[Material to process]

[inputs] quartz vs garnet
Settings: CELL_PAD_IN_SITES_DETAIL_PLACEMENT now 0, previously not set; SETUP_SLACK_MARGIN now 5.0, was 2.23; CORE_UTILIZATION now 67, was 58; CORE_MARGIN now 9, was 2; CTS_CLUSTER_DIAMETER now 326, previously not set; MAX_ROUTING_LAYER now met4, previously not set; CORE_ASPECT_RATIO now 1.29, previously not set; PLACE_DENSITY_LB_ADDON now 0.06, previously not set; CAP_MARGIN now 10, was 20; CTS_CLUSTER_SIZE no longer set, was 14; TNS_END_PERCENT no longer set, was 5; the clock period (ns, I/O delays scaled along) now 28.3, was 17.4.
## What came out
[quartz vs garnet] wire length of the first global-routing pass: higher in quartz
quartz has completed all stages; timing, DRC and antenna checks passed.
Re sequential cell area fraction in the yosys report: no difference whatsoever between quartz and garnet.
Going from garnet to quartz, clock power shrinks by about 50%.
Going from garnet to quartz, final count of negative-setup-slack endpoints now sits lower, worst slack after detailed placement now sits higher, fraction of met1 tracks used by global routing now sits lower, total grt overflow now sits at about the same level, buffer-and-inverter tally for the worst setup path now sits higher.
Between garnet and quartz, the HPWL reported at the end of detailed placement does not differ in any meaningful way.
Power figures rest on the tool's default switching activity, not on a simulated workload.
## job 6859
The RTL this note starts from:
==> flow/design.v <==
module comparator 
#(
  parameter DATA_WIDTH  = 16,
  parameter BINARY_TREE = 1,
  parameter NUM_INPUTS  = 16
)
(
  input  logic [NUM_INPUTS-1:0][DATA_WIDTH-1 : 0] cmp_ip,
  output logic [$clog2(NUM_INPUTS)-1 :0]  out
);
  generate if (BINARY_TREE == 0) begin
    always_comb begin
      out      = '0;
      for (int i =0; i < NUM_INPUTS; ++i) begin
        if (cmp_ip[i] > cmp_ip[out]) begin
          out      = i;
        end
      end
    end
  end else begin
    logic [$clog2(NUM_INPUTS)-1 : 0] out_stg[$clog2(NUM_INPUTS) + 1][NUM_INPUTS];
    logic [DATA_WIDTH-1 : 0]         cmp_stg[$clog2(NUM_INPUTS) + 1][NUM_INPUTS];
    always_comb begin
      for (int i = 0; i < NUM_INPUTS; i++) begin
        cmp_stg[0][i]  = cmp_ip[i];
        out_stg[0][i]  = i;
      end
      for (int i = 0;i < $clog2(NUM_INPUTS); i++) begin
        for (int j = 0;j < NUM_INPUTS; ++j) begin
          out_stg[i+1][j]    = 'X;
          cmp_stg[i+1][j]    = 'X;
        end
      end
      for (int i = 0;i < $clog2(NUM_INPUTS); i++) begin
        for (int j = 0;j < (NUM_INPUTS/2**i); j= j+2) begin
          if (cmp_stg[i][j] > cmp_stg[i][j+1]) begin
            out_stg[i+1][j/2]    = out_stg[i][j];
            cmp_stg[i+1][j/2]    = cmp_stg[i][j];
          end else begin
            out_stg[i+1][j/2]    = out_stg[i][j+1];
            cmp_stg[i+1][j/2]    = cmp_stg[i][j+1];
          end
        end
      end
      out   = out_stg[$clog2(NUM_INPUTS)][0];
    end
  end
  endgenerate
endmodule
## ResonantLowPassFilter
module ResonantLowPassFilter(
    input clk,
    input signed [15:0] audio_in,
    input signed [15:0] cutoff,
    input signed [15:0] resonance,
    input signed [15:0] gain,
    input reset_n,
    output reg signed [15:0] filtered_audio
);
make LEC_CHECK=0 ABC_AREA=1 CAP_MARGIN=20 CORE_MARGIN=2 CORE_UTILIZATION=72 CTS_CLUSTER_DIAMETER=225 PLACE_DENSITY_LB_ADDON=0.07 SLEW_MARGIN=20 finish   # period 5.75 ns
run.sh (not shown) runs the stock make flow with config.mk's settings and CLKGATE_MAP_FILE=.
The starting point finished with negative setup slack left.
--- flow/run.sh ---
#!/bin/bash
# the make line also repeats each setting of config.mk as NAME=value (left out here)
make -C /OpenROAD-flow-scripts/flow DESIGN_CONFIG=/design/flow/config.mk WORK_HOME=/design/flow/orfs CLKGATE_MAP_FILE= finish
--- flow/config.mk ---
export PLATFORM = sky130hd
export DESIGN_NAME = timer_top
export DESIGN_NICKNAME = timer_top
export VERILOG_FILES = /design/flow/design.v
export SDC_FILE = /design/flow/constraint.sdc
export NUM_CORES = 4
export LEC_CHECK = 0
export CAP_MARGIN = 20
export CORE_MARGIN = 2
export CORE_UTILIZATION = 63
export CTS_CLUSTER_SIZE = 15
export GPL_ROUTABILITY_DRIVEN = 0
export PLACE_DENSITY_LB_ADDON = 0.0
export SLEW_MARGIN = 20
export TNS_END_PERCENT = 90
## lascon_top
module lascon_top #(
    parameter int LASCON_VARIANT = 0
)(
    input  logic                                clk,
    input  logic                                rst,
    input  logic [2:0]                          mode_i,      
    input  logic [31:0]                         xof_len_i,   
    input  logic                                start_i,     
    input  logic                                abort_i,     
    output logic                                busy_o,      
    output logic                                done_o,      
    output logic                                tag_fail_o,  
    input  logic [63:0]                         s_axis_tdata,   
    input  logic [7:0]                          s_axis_tkeep,   
    input  logic [3:0]                          s_axis_tuser,   
    input  logic                                s_axis_tlast,   
    input  logic                                s_axis_tvalid,  
    output logic                                s_axis_tready,  
    output logic [63:0]                         m_axis_tdata,   
    output logic [7:0]                          m_axis_tkeep,   
    output logic [3:0]                          m_axis_tuser,   
    output logic                                m_axis_tlast,   
    output logic                                m_axis_tvalid,  
    input  logic                                m_axis_tready   
);
    logic           is_aead_mode;
    assign is_aead_mode = (mode_i == lascon_pkg::MODE_AEAD_ENC) || (mode_i == lascon_pkg::MODE_AEAD_DEC);
    logic           core_start_perm_i;
    logic           core_round_config_i;
    logic   [2:0]   core_word_sel_i;
    lascon_pkg::ascon_word_t    core_data_i;
    logic           core_write_en_i;
    lascon_pkg::ascon_word_t    core_data_o;
    logic           core_ready_o;
    lascon_pkg::data_sel_t      core_in_data_sel;
    logic           aead_write_en, hash_write_en;
  ...
Size: roughly 5,800 cells after synthesis, ~200 I/O pins.
Settings: LEC_CHECK=0, CAP_MARGIN=20, CORE_MARGIN=2, CORE_UTILIZATION=59, CTS_CLUSTER_DIAMETER=247, CTS_CLUSTER_SIZE=96, SETUP_SLACK_MARGIN=0.3, SLEW_MARGIN=20; clock period 4.35 ns.
run.sh (not shown) runs the stock make flow with config.mk's settings and CLKGATE_MAP_FILE=.
The starting point failed in 5_1_grt with GRT-0116.
==> next run, changes <==
--- a/flow/config.mk
+++ b/flow/config.mk
@@ -9,5 +9,3 @@
 export CORE_MARGIN = 2
-export CORE_UTILIZATION = 59
-export CTS_CLUSTER_DIAMETER = 247
-export CTS_CLUSTER_SIZE = 96
+export CORE_UTILIZATION = 40
 export SETUP_SLACK_MARGIN = 0.3
==> flow/constraint.sdc (replaced) <==
create_clock -name core_clock -period 7.0 [get_ports {clk}]
set_input_delay 1.4000 -clock core_clock [delete_from_list [all_inputs] [get_ports {clk}]]
set_output_delay 1.4000 -clock core_clock [all_outputs]
set_load 0.01 [all_outputs]
What happened:
- Now the flow passed the timing, design-rule and antenna checks
- die area rose by 47%
- area after synthesis does not change
- synthesized cell count does not change
==> next run, changes <==
--- a/flow/config.mk
+++ b/flow/config.mk
@@ -7,6 +7,8 @@
 export LEC_CHECK = 0
-export CAP_MARGIN = 20
+export CAP_MARGIN = 15
+export CELL_PAD_IN_SITES_GLOBAL_PLACEMENT = 2
+export CORE_ASPECT_RATIO = 0.68
 export CORE_MARGIN = 2
-export CORE_UTILIZATION = 40
-export SETUP_SLACK_MARGIN = 0.3
-export SLEW_MARGIN = 20
+export CORE_UTILIZATION = 26
+export GPL_TIMING_DRIVEN = 0
+export SLEW_MARGIN = 10
=>
- This time the run completed and failed the layout checks on capacitance limit, slew limit, setup timing
- synthesized cell count does not change
- first-iteration DRC count went up by 19%
- sequential power is about the same
- via count climbs by 6.4%
- utilization is lower by 15 points
- design area went up by 5.4%
==> next run, changes <==
==> flow/config.mk (replaced) <==
export PLATFORM = sky130hd
export DESIGN_NAME = lascon_top
export DESIGN_NICKNAME = lascon_top
export VERILOG_FILES = /design/flow/design.v
export SDC_FILE = /design/flow/constraint.sdc
export NUM_CORES = 4
export LEC_CHECK = 0
export CAP_MARGIN = 20
export CORE_MARGIN = 2
export CORE_UTILIZATION = 60
export SLEW_MARGIN = 20
==> flow/constraint.sdc (replaced) <==
create_clock -name core_clock -period 3.79 [get_ports {clk}]
set_input_delay 0.7580 -clock core_clock [delete_from_list [all_inputs] [get_ports {clk}]]
set_output_delay 0.7580 -clock core_clock [all_outputs]
set_load 0.01 [all_outputs]
With this change the flow died in 5_1_grt (GRT-0116); synthesized area does not change; synthesized cell count does not change; die area fell by 56%.

--- another note on this design; it stands on its own ---

main:
// lascon_top
module lascon_top #(
    parameter int LASCON_VARIANT = 0
)(
    input  logic                                clk,
    input  logic                                rst,
    input  logic [2:0]                          mode_i,      
    input  logic [31:0]                         xof_len_i,   
    input  logic                                start_i,     
    input  logic                                abort_i,     
    output logic                                busy_o,      
    output logic                                done_o,      
    output logic                                tag_fail_o,  
    input  logic [63:0]                         s_axis_tdata,   
    input  logic [7:0]                          s_axis_tkeep,   
    input  logic [3:0]                          s_axis_tuser,   
    input  logic                                s_axis_tlast,   
    input  logic                                s_axis_tvalid,  
    output logic                                s_axis_tready,  
    output logic [63:0]                         m_axis_tdata,   
    output logic [7:0]                          m_axis_tkeep,   
    output logic [3:0]                          m_axis_tuser,   
    output logic                                m_axis_tlast,   
    output logic                                m_axis_tvalid,  
    input  logic                                m_axis_tready   
);
export LEC_CHECK = 0
export CAP_MARGIN = 20
export CORE_MARGIN = 2
export CORE_UTILIZATION = 66
export CTS_CLUSTER_SIZE = 50
export SETUP_SLACK_MARGIN = -0.41
export SLEW_MARGIN = 20
create_clock -name core_clock -period 5.33 [get_ports {clk}]
run.sh (not shown) runs the stock make flow with config.mk's settings and CLKGATE_MAP_FILE=.
In the summary table, main is marked failed, with error GRT-0116 raised in global routing (5_1_grt).
[inputs] the feature branch vs main
- removing CTS_CLUSTER_SIZE (formerly 50)
- changing SETUP_SLACK_MARGIN from -0.41 to 0.3
- changing CORE_UTILIZATION from 66 to 40
- changing the clock period (ns, I/O delays scaled along) from 5.33 to 9.86
### Flow results
Summary of the feature branch over main: chip footprint went up about 64%, instance count after placement with tap cells included now larger, standard-cell row count grew by about 28%, sum of net half-perimeters after detailed placement higher.
Cmp the feature branch vs main: floorplan-stage core utilization lower in the feature branch
The feature branch reached the final stage; the timing, design-rule and antenna checks on its layout passed.
Summary of the feature branch over main: number of buffers added by the clock tree synthesis step moved up, number of setup buffers added after CTS decreased 24, combined area of all synthesized cells held steady.

--- another note on this design; it stands on its own ---

==> inputs of run a <==
// lascon_top
module lascon_top #(
    parameter int LASCON_VARIANT = 0
)(
    input  logic                                clk,
    input  logic                                rst,
    input  logic [2:0]                          mode_i,      
    input  logic [31:0]                         xof_len_i,   
    input  logic                                start_i,     
    input  logic                                abort_i,     
    output logic                                busy_o,      
    output logic                                done_o,      
    output logic                                tag_fail_o,  
    input  logic [63:0]                         s_axis_tdata,   
    input  logic [7:0]                          s_axis_tkeep,   
    input  logic [3:0]                          s_axis_tuser,   
    input  logic                                s_axis_tlast,   
    input  logic                                s_axis_tvalid,  
    output logic                                s_axis_tready,  
    output logic [63:0]                         m_axis_tdata,   
    output logic [7:0]                          m_axis_tkeep,   
    output logic [3:0]                          m_axis_tuser,   
    output logic                                m_axis_tlast,   
    output logic                                m_axis_tvalid,  
    input  logic                                m_axis_tready   
);
export LEC_CHECK = 0
export CAP_MARGIN = 20
export CORE_MARGIN = 2
export CORE_UTILIZATION = 63
export CTS_CLUSTER_DIAMETER = 32
export CTS_CLUSTER_SIZE = 35
export SETUP_SLACK_MARGIN = 1.5
export SLEW_MARGIN = 20
create_clock -name core_clock -period 5.04 [get_ports {clk}]
run.sh (not shown) runs the stock make flow with config.mk's settings and CLKGATE_MAP_FILE=.
==> run b: changes against run a <==
CORE_UTILIZATION = 57   (was 63)
CTS_CLUSTER_DIAMETER = default   (was 32)
CTS_CLUSTER_SIZE = default   (was 35)
SETUP_SLACK_MARGIN = 0.57   (was 1.5)
==> flow/constraint.sdc (replaced) <==
create_clock -name core_clock -period 3.79 [get_ports {clk}]
set_input_delay 0.7580 -clock core_clock [delete_from_list [all_inputs] [get_ports {clk}]]
set_output_delay 0.7580 -clock core_clock [all_outputs]
set_load 0.01 [all_outputs]
==> impl_metrics.ini <==
; generated from flow reports
[status]
status = aborted with a tool error
haltStage = global routing
stop_error = [ERROR GRT-0116] Global routing finished with congestion. Check the congestion regions in the DRC Viewer.

[clock_tree]
h-tree-depth = 4

[placement]
gp_congestion = 1.23
post-dp-hpwl_um = 200000

[floorplanning]
row_count = 102
die_y_um = 284
core_sq_um = 77500
fp.dieW_um = 284

[grt]
grt_use_met1_pct = 80.6
grt-ovfl-total = 278
grt_usage_pct = 78.8
the above is filed under run a
==> 10-10: inputs <==
Design bnn_layer0, start of the top module:
module bnn_layer0 (
    input  wire        clk,
    input  wire        reset_n,
    input  wire        i_run,
    output wire        o_idle,
    output wire        o_done,
    output wire [6:0]  addr_input,
    output wire        ce_input,
    input  wire [27:0] q_input,
    output wire [1:0]  addr_weight,
    output wire        ce_weight,
    input  wire [26:0] q_weight,
    output wire [6:0]  addr_output,
    output wire        we_output,
    output wire [25:0] d_output
);
Settings: LEC_CHECK=0, ABC_AREA=1, CAP_MARGIN=15, CELL_PAD_IN_SITES_DETAIL_PLACEMENT=0, CELL_PAD_IN_SITES_GLOBAL_PLACEMENT=1, CORE_MARGIN=10, CORE_UTILIZATION=32, CTS_CLUSTER_SIZE=31, GPL_ROUTABILITY_DRIVEN=0, GPL_TIMING_DRIVEN=0, MAX_ROUTING_LAYER=met4, PLACE_DENSITY_LB_ADDON=0.22, SETUP_SLACK_MARGIN=0.04, SLEW_MARGIN=20; clock period 4.31 ns.
run.sh (not shown) runs the stock make flow with config.mk's settings and CLKGATE_MAP_FILE=.
==> 12-07: changes against 10-10 <==
==> flow/config.mk (replaced) <==
export PLATFORM = sky130hd
export DESIGN_NAME = bnn_layer0
export DESIGN_NICKNAME = bnn_layer0
export VERILOG_FILES = /design/flow/design.v
export SDC_FILE = /design/flow/constraint.sdc
export NUM_CORES = 4
export LEC_CHECK = 0
export CAP_MARGIN = 20
export CORE_MARGIN = 2
export CORE_UTILIZATION = 37
export GPL_TIMING_DRIVEN = 1
export MIN_ROUTING_LAYER = met1
export PLACE_DENSITY_LB_ADDON = 0.1
export SLEW_MARGIN = 35
export TNS_END_PERCENT = 30
==> flow/constraint.sdc (replaced) <==
create_clock -name core_clock -period 7.16 [get_ports {clk}]
set_input_delay 1.4320 -clock core_clock [delete_from_list [all_inputs] [get_ports {clk}]]
set_output_delay 1.4320 -clock core_clock [all_outputs]
set_load 0.01 [all_outputs]
==> comparison table <==
item	10-10	12-07
Highest clock frequency the design can meet	187 MHz	188 MHz
Met1 demand-to-capacity share in global routing	38.8%	30.1%
Die extent in y	519 um	464 um
Clock distribution area overhead in the final layout	6.14%	6.80%
Time the final worst path needs with I/O delays and setup	5.36 ns	5.32 ns
Routed via count divided by cell count	5.41	4.74
Power group with the highest consumption	combinational cells	the clock network
Post-route clock skew	0.0416 ns	0.0222 ns
Multi-input comb cells	5755	3906
Logic share of the area	38.4%	41.4%
TritonCTS Buffers	173	178
Number of global-route vias before repair	67900	48700
Wl on met1	167000 um	106000 um
Run status	failed layout checks	complete, no violations
Violated checks	setup timing	-


==> inputs of run X <==
Starting RTL as in the previous note.
## bnn_layer0
module bnn_layer0 (
    input  wire        clk,
    input  wire        reset_n,
    input  wire        i_run,
    output wire        o_idle,
    output wire        o_done,
    output wire [6:0]  addr_input,
    output wire        ce_input,
    input  wire [27:0] q_input,
    output wire [1:0]  addr_weight,
    output wire        ce_weight,
    input  wire [26:0] q_weight,
    output wire [6:0]  addr_output,
    output wire        we_output,
    output wire [25:0] d_output
);
wire        w_read, w_write;
wire        w_we_input, w_we_weight, w_ce_output, w_we_output;
wire [27:0] w_d_input;
wire [26:0] w_d_weight;
bnn_layer #(
    .CNT_BIT         (31),
    .IN_MEM_DWIDTH   (28),
    .IN_MEM_AWIDTH   (7),
    .IN_MEM_DEPTH    (84),
    .WEGT_MEM_DWIDTH (27),
    .WEGT_MEM_AWIDTH (2),
    .WEGT_MEM_DEPTH  (3),
    .OUT_MEM_DWIDTH  (26),
    .OUT_MEM_AWIDTH  (7),
    .OUT_MEM_DEPTH   (78),
    .WEGT_WIDTH      (3),
    .IN_DATA_WIDTH   (28),
    .STRIDE          (1),
    .IN_CHANNEL      (3),
    .OUT_CHANNEL     (3)
) u_bnn_layer (
    .clk         (clk),
    .reset_n     (reset_n),
    .i_run       (i_run),
    .i_num_cnt   (31'd84),
    .o_idle      (o_idle),
    .o_read      (w_read),
    .o_write     (w_write),
    .o_done      (o_done),
    .addr_input  (addr_input),
    .ce_input    (ce_input),
    .we_input    (w_we_input),
    .q_input     (q_input),
    .d_input     (w_d_input),
    .addr_weight (addr_weight),
    .ce_weight   (ce_weight),
    .we_weight   (w_we_weight),
    .q_weight    (q_weight),
    .d_weight    (w_d_weight),
    .addr_output (addr_output),
    .ce_output   (w_ce_output),
  ...
Settings: LEC_CHECK=0, CAP_MARGIN=30, CORE_ASPECT_RATIO=0.81, CORE_MARGIN=8, CORE_UTILIZATION=40, GPL_TIMING_DRIVEN=0, SLEW_MARGIN=20, TNS_END_PERCENT=60; clock period 3.81 ns.
==> run D: changes against run X <==
Settings changed: CAP_MARGIN 30 to 20, CORE_MARGIN 8 to 2, GPL_TIMING_DRIVEN 0 to default.
==> run M: changes against run X <==
Settings changed: ABC_AREA from default to 1, CAP_MARGIN 30 to 15, CORE_ASPECT_RATIO 0.81 to default, CORE_MARGIN 8 to 2, CORE_UTILIZATION 40 to 72, CTS_CLUSTER_DIAMETER from default to 372, CTS_CLUSTER_SIZE from default to 10, GPL_TIMING_DRIVEN 0 to default, HOLD_SLACK_MARGIN from default to -0.08, PLACE_DENSITY from default to 0.6, TNS_END_PERCENT 60 to default.
==> flow/constraint.sdc (replaced) <==
create_clock -name core_clock -period 2.63 [get_ports {clk}]
set_input_delay 0.5260 -clock core_clock [delete_from_list [all_inputs] [get_ports {clk}]]
set_output_delay 0.5260 -clock core_clock [all_outputs]
set_load 0.01 [all_outputs]
==> run H: changes against run X <==
Settings changed: CAP_MARGIN 30 to 10, CELL_PAD_IN_SITES_GLOBAL_PLACEMENT from default to 3, CORE_ASPECT_RATIO 0.81 to 0.55, CORE_UTILIZATION 40 to 54, CTS_CLUSTER_DIAMETER from default to 198, CTS_CLUSTER_SIZE from default to 34, HOLD_SLACK_MARGIN from default to 0.18, MIN_ROUTING_LAYER from default to met2, PLACE_DENSITY_LB_ADDON from default to 0.15, SETUP_SLACK_MARGIN from default to 0.48, TNS_END_PERCENT 60 to 65.
==> flow/constraint.sdc (replaced) <==
create_clock -name core_clock -period 5.16 [get_ports {clk}]
set_input_delay 1.0320 -clock core_clock [delete_from_list [all_inputs] [get_ports {clk}]]
set_output_delay 1.0320 -clock core_clock [all_outputs]
set_load 0.01 [all_outputs]
==> qor summary <==
| item | run M | run D | run H | run X |
|---|---|---|---|---|
| Worst-Margin Slew | 989 ps | 1100 ps | - | 1110 ps |
| Switching component of the power | 0.0444 W | 0.00711 W | - | 0.00735 W |
| Fin nets | 10158 | 7708 | - | 7805 |
| Count of different cell masters after synthesis | 38 | 61 | 61 | 61 |
| CTS Buf Count | 165 | 157 | 49 | 155 |
| Leakage power total | 45.0 nW | 42.4 nW | - | 42.6 nW |
| Run status | complete, but fails checks | complete, but fails checks | aborted with a tool error | complete, but fails checks |
| Last stage reached | - | - | 5_1_grt | - |
| Violated checks | setup timing | setup timing | - | hold timing, setup timing |
| Estimated wirelength of the detail-placed design | 172000 microns | 141000 microns | 214000 microns | 204000 microns |
| Floorplan-stage core utilization | 72.4% | 40.2% | 54.5% | 40.2% |
| Cell count after placement | 10657 | 9334 | 8751 | 9417 |
| Max rail drop VDD | 1.84 mV | 0.479 mV | - | 0.394 mV |
| Smallest setup slack after layout | -2440 ps | -1330 ps | - | -1470 ps |
| Hold-critical path depth | 3 | 1 | - | - |
| Number of rows in the core area | 122 | 146 | 103 | 146 |
| Setup slack on the worst flop-to-flop path | -2440 ps | -1330 ps | - | -1470 ps |
| DR pass1 iterations | 7 | 5 | - | 7 |
| Number of pins exceeding their max-slew limit in the final report | 0 | 0 | - | 0 |
| Seq/Total Area, Yosys | 46.2% | 47.0% | 47.0% | 47.0% |


==> job 6243: inputs <==
bnn_layer0 again, from the RTL that the note above started with.
Design bnn_layer0, start of the top module:
module bnn_layer0 (
    input  wire        clk,
    input  wire        reset_n,
    input  wire        i_run,
    output wire        o_idle,
    output wire        o_done,
    output wire [6:0]  addr_input,
    output wire        ce_input,
    input  wire [27:0] q_input,
    output wire [1:0]  addr_weight,
    output wire        ce_weight,
    input  wire [26:0] q_weight,
    output wire [6:0]  addr_output,
    output wire        we_output,
    output wire [25:0] d_output
);
==> flow/config.mk <==
export PLATFORM = sky130hd
export DESIGN_NAME = bnn_layer0
export DESIGN_NICKNAME = bnn_layer0
export VERILOG_FILES = /design/flow/design.v
export SDC_FILE = /design/flow/constraint.sdc
export NUM_CORES = 4
export LEC_CHECK = 0
export CAP_MARGIN = 20
export CORE_MARGIN = 2
export CORE_UTILIZATION = 72
export PLACE_DENSITY = 0.66
export SETUP_SLACK_MARGIN = 0.76
export SLEW_MARGIN = 20
==> flow/constraint.sdc <==
create_clock -name core_clock -period 4.55 [get_ports {clk}]
set_input_delay 0.9100 -clock core_clock [delete_from_list [all_inputs] [get_ports {clk}]]
set_output_delay 0.9100 -clock core_clock [all_outputs]
set_load 0.01 [all_outputs]
==> inputs of job 7985, as changes to job 6243 <==
CAP_MARGIN = 0   (was 20)
CELL_PAD_IN_SITES_GLOBAL_PLACEMENT = 0   (was default)
CORE_ASPECT_RATIO = 0.72   (was default)
CTS_CLUSTER_DIAMETER = 191   (was default)
CTS_CLUSTER_SIZE = 14   (was default)
PLACE_DENSITY = 0.65   (was 0.66)
SETUP_SLACK_MARGIN = 1.35   (was 0.76)
TNS_END_PERCENT = 100   (was default)
==> flow/constraint.sdc (replaced) <==
create_clock -name core_clock -period 5.14 [get_ports {clk}]
set_input_delay 1.0280 -clock core_clock [delete_from_list [all_inputs] [get_ports {clk}]]
set_output_delay 1.0280 -clock core_clock [all_outputs]
set_load 0.01 [all_outputs]
==> inputs of job 6802, as changes to job 6243 <==
ABC_AREA = 1   (was default)
CAP_MARGIN = 35   (was 20)
CELL_PAD_IN_SITES_DETAIL_PLACEMENT = 1   (was default)
CORE_UTILIZATION = 40   (was 72)
GPL_ROUTABILITY_DRIVEN = 0   (was default)
MAX_ROUTING_LAYER = met4   (was default)
PLACE_DENSITY = default   (was 0.66)
PLACE_DENSITY_LB_ADDON = 0.12   (was default)
SETUP_SLACK_MARGIN = default   (was 0.76)
==> flow/constraint.sdc (replaced) <==
create_clock -name core_clock -period 6.0 [get_ports {clk}]
set_input_delay 1.2000 -clock core_clock [delete_from_list [all_inputs] [get_ports {clk}]]
set_output_delay 1.2000 -clock core_clock [all_outputs]
set_load 0.01 [all_outputs]
==> comparison table <==
item                                                                 job 7985              job 6243                 job 6802
# setup viols final                                                         1                   104                        0
Detailed-route wire length per cell                                   23.8 um               22.9 um                  25.7 um
# diodes                                                                    2                     2                        5
Post-layout instance area                                         85,700 um^2           88,100 um^2              89,300 um^2
Simple-gate share of the synthesized area                               3.98%                 3.98%                    16.5%
Final cell count without fillers                                        8,156                 8,321                   11,854
Worst path bufs/invs                                                        4                     4                        6
Setup repair after global routing missed its margin                       yes                   yes                       no
Pwr Density                                                       235 nW/um^2           300 nW/um^2              479 nW/um^2
Adder and majority gate portion of the synthesized area                 16.0%                 16.0%                    15.7%
Met2 track demand over resource in global routing                       51.8%                 58.0%                    49.4%
Pre-Place Util                                                          72.8%                 72.4%                    40.3%
Area of the mapped netlist                                        78,400 um^2           78,400 um^2              79,800 um^2
Clk pwr share                                                           40.7%                 48.8%                    25.6%
Detailed placer's ending HPWL                                          123 mm                121 mm                   198 mm
Result of the run                                             failed layout checks  failed layout checks  complete, no violations
Violated checks                                          negative setup slack  negative setup slack                        -
Final total power                                                     20.1 mW               26.4 mW                  42.7 mW
Worst vdd ir                                                       0.000318 V            0.000302 V               0.000396 V
Power figures rest on the tool's default switching activity, not on a simulated workload.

[/Material to process]

Exercise description -> In the records above, find every line with the word "Going" and copy it.

Written reply ->
Going from garnet to quartz, clock power shrinks by about 50%.
Going from garnet to quartz, final count of negative-setup-slack endpoints now sits lower, worst slack after detailed placement now sits higher, fraction of met1 tracks used by global routing now sits lower, total grt overflow now sits at about the same level, buffer-and-inverter tally for the worst setup path now sits higher.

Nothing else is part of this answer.